### Provided data
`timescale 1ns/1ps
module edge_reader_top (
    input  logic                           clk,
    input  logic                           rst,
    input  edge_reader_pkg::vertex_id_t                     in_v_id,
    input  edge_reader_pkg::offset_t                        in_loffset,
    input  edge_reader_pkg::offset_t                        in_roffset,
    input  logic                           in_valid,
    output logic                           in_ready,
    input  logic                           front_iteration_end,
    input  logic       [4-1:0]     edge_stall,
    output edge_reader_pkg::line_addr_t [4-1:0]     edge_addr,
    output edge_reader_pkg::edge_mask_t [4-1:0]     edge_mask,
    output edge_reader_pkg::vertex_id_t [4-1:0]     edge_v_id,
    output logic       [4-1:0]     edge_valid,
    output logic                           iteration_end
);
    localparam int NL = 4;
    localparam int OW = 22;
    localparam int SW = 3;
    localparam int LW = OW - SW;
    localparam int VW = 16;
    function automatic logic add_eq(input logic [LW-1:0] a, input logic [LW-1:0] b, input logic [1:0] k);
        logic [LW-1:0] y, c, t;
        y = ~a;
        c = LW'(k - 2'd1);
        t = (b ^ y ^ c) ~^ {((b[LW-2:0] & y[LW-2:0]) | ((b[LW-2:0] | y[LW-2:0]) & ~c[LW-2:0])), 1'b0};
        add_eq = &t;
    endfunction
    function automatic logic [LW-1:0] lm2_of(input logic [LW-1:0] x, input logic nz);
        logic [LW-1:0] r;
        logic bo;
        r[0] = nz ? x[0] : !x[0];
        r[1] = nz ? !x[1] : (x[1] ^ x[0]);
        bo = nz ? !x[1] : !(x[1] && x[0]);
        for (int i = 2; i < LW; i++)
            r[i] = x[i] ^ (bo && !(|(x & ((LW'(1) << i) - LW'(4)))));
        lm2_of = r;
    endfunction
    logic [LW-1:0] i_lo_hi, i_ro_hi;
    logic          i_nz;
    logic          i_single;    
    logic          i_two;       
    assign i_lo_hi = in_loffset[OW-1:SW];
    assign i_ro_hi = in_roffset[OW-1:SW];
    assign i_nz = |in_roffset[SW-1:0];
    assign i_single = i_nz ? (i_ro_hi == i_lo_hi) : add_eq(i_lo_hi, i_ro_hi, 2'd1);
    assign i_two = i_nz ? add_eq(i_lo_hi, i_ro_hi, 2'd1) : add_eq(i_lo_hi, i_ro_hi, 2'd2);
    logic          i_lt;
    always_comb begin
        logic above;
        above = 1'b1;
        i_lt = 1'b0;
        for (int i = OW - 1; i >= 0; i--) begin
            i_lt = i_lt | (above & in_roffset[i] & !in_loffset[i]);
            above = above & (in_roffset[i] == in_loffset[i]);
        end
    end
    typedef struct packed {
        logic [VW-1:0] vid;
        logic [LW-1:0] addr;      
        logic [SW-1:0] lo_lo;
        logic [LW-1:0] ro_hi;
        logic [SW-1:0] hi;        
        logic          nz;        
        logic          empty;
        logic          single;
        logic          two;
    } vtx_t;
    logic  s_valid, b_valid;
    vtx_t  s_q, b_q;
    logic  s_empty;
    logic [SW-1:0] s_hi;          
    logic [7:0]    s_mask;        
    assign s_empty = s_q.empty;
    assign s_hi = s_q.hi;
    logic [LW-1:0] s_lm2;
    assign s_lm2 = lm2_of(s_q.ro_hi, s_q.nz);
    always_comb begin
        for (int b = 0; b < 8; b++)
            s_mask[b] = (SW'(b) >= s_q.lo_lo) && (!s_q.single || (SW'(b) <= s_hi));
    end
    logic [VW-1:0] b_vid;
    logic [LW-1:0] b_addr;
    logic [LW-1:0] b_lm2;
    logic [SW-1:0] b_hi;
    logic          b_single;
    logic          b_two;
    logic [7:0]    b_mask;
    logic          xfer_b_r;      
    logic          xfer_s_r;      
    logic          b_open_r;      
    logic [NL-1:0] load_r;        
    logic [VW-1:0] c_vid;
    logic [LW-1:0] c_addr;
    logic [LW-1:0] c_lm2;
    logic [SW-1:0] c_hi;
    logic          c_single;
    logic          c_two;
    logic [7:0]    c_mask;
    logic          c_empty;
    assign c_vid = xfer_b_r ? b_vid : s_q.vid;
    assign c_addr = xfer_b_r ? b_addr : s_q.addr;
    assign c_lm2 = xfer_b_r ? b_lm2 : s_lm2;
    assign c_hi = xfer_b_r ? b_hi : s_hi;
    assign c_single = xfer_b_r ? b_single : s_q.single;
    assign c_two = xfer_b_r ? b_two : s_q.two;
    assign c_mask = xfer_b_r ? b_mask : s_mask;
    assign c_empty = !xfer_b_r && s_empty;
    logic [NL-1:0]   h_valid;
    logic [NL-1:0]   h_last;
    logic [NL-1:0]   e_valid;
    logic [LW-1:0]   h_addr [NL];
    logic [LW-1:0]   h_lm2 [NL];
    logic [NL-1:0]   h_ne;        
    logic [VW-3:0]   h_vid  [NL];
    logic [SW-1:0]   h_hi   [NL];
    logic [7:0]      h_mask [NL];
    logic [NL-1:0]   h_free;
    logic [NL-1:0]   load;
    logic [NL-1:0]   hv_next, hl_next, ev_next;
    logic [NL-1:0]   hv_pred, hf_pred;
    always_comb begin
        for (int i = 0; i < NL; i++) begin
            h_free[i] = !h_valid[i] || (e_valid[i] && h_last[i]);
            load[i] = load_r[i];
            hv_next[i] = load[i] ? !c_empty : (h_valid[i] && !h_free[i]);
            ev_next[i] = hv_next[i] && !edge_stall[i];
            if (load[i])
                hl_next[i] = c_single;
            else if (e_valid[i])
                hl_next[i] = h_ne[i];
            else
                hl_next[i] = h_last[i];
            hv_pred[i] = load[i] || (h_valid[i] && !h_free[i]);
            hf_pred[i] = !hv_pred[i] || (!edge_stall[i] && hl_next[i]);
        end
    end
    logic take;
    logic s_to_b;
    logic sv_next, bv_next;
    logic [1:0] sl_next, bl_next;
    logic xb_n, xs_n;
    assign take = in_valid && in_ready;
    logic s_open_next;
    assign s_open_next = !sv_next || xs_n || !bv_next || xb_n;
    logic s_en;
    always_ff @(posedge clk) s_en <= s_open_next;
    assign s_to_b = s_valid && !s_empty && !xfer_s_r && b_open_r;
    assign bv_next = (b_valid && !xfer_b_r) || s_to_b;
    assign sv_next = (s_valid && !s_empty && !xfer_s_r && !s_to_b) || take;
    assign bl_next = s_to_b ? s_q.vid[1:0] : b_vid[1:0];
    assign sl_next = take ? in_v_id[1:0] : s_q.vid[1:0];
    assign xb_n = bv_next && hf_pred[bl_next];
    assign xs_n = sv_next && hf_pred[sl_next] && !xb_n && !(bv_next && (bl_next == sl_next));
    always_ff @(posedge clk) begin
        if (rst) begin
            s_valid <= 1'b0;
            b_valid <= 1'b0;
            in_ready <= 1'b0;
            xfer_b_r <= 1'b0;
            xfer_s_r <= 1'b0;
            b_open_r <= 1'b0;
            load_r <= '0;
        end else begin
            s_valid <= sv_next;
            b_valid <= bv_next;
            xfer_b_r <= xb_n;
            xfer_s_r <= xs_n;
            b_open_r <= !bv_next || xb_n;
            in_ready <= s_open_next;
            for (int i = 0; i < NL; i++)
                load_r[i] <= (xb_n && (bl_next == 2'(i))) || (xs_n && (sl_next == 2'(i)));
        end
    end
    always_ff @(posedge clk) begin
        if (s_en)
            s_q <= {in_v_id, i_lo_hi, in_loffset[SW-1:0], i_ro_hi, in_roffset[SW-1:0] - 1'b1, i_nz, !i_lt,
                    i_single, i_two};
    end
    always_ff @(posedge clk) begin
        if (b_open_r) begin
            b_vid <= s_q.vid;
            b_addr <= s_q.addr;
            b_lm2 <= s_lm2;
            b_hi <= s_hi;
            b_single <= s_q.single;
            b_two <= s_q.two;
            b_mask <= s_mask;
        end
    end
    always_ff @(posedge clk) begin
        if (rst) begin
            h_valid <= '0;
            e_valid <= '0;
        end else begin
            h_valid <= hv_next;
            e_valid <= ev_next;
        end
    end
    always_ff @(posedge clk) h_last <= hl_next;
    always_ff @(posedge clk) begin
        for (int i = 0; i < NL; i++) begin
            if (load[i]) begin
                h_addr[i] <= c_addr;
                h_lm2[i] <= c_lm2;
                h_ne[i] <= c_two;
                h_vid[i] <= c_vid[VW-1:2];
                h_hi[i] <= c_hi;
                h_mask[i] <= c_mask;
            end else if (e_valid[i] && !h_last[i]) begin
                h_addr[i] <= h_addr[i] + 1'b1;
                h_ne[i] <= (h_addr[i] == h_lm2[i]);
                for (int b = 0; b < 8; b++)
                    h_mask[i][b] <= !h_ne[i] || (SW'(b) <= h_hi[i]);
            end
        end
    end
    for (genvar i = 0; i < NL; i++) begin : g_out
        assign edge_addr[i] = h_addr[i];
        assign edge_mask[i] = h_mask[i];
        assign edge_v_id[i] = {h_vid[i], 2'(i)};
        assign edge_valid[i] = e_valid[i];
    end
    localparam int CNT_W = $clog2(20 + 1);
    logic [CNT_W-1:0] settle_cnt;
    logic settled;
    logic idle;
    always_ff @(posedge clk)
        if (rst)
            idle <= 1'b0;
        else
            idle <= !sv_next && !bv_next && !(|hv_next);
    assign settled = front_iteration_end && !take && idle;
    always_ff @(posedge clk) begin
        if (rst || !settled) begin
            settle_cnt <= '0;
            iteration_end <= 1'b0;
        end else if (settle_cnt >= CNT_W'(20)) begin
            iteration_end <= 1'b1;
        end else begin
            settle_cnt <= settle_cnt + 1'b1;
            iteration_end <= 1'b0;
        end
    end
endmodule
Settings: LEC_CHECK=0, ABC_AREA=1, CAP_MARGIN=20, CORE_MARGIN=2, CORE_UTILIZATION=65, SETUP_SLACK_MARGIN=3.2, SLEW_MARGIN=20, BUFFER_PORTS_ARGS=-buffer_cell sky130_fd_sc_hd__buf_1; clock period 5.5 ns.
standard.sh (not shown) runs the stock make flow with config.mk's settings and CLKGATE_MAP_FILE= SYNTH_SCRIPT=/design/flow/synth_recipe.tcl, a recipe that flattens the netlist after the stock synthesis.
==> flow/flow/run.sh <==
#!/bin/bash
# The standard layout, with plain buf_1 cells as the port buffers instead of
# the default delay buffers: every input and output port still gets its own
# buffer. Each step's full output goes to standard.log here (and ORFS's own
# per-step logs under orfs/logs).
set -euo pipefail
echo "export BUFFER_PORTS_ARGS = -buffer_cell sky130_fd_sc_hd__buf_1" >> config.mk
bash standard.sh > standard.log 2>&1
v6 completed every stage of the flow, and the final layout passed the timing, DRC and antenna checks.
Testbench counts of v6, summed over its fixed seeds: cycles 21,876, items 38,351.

### Exercise description
Could you reproduce exactly the lines of the entries above, from the one with "hl_next[i] = c_single;" through the one with "xfer_s_r <= xs_n;", and nothing else?

### Answer space
                hl_next[i] = c_single;
            else if (e_valid[i])
                hl_next[i] = h_ne[i];
            else
                hl_next[i] = h_last[i];
            hv_pred[i] = load[i] || (h_valid[i] && !h_free[i]);
            hf_pred[i] = !hv_pred[i] || (!edge_stall[i] && hl_next[i]);
        end
    end
    logic take;
    logic s_to_b;
    logic sv_next, bv_next;
    logic [1:0] sl_next, bl_next;
    logic xb_n, xs_n;
    assign take = in_valid && in_ready;
    logic s_open_next;
    assign s_open_next = !sv_next || xs_n || !bv_next || xb_n;
    logic s_en;
    always_ff @(posedge clk) s_en <= s_open_next;
    assign s_to_b = s_valid && !s_empty && !xfer_s_r && b_open_r;
    assign bv_next = (b_valid && !xfer_b_r) || s_to_b;
    assign sv_next = (s_valid && !s_empty && !xfer_s_r && !s_to_b) || take;
    assign bl_next = s_to_b ? s_q.vid[1:0] : b_vid[1:0];
    assign sl_next = take ? in_v_id[1:0] : s_q.vid[1:0];
    assign xb_n = bv_next && hf_pred[bl_next];
    assign xs_n = sv_next && hf_pred[sl_next] && !xb_n && !(bv_next && (bl_next == sl_next));
    always_ff @(posedge clk) begin
        if (rst) begin
            s_valid <= 1'b0;
            b_valid <= 1'b0;
            in_ready <= 1'b0;
            xfer_b_r <= 1'b0;
            xfer_s_r <= 1'b0;
            b_open_r <= 1'b0;
            load_r <= '0;
        end else begin
            s_valid <= sv_next;
            b_valid <= bv_next;
            xfer_b_r <= xb_n;
            xfer_s_r <= xs_n;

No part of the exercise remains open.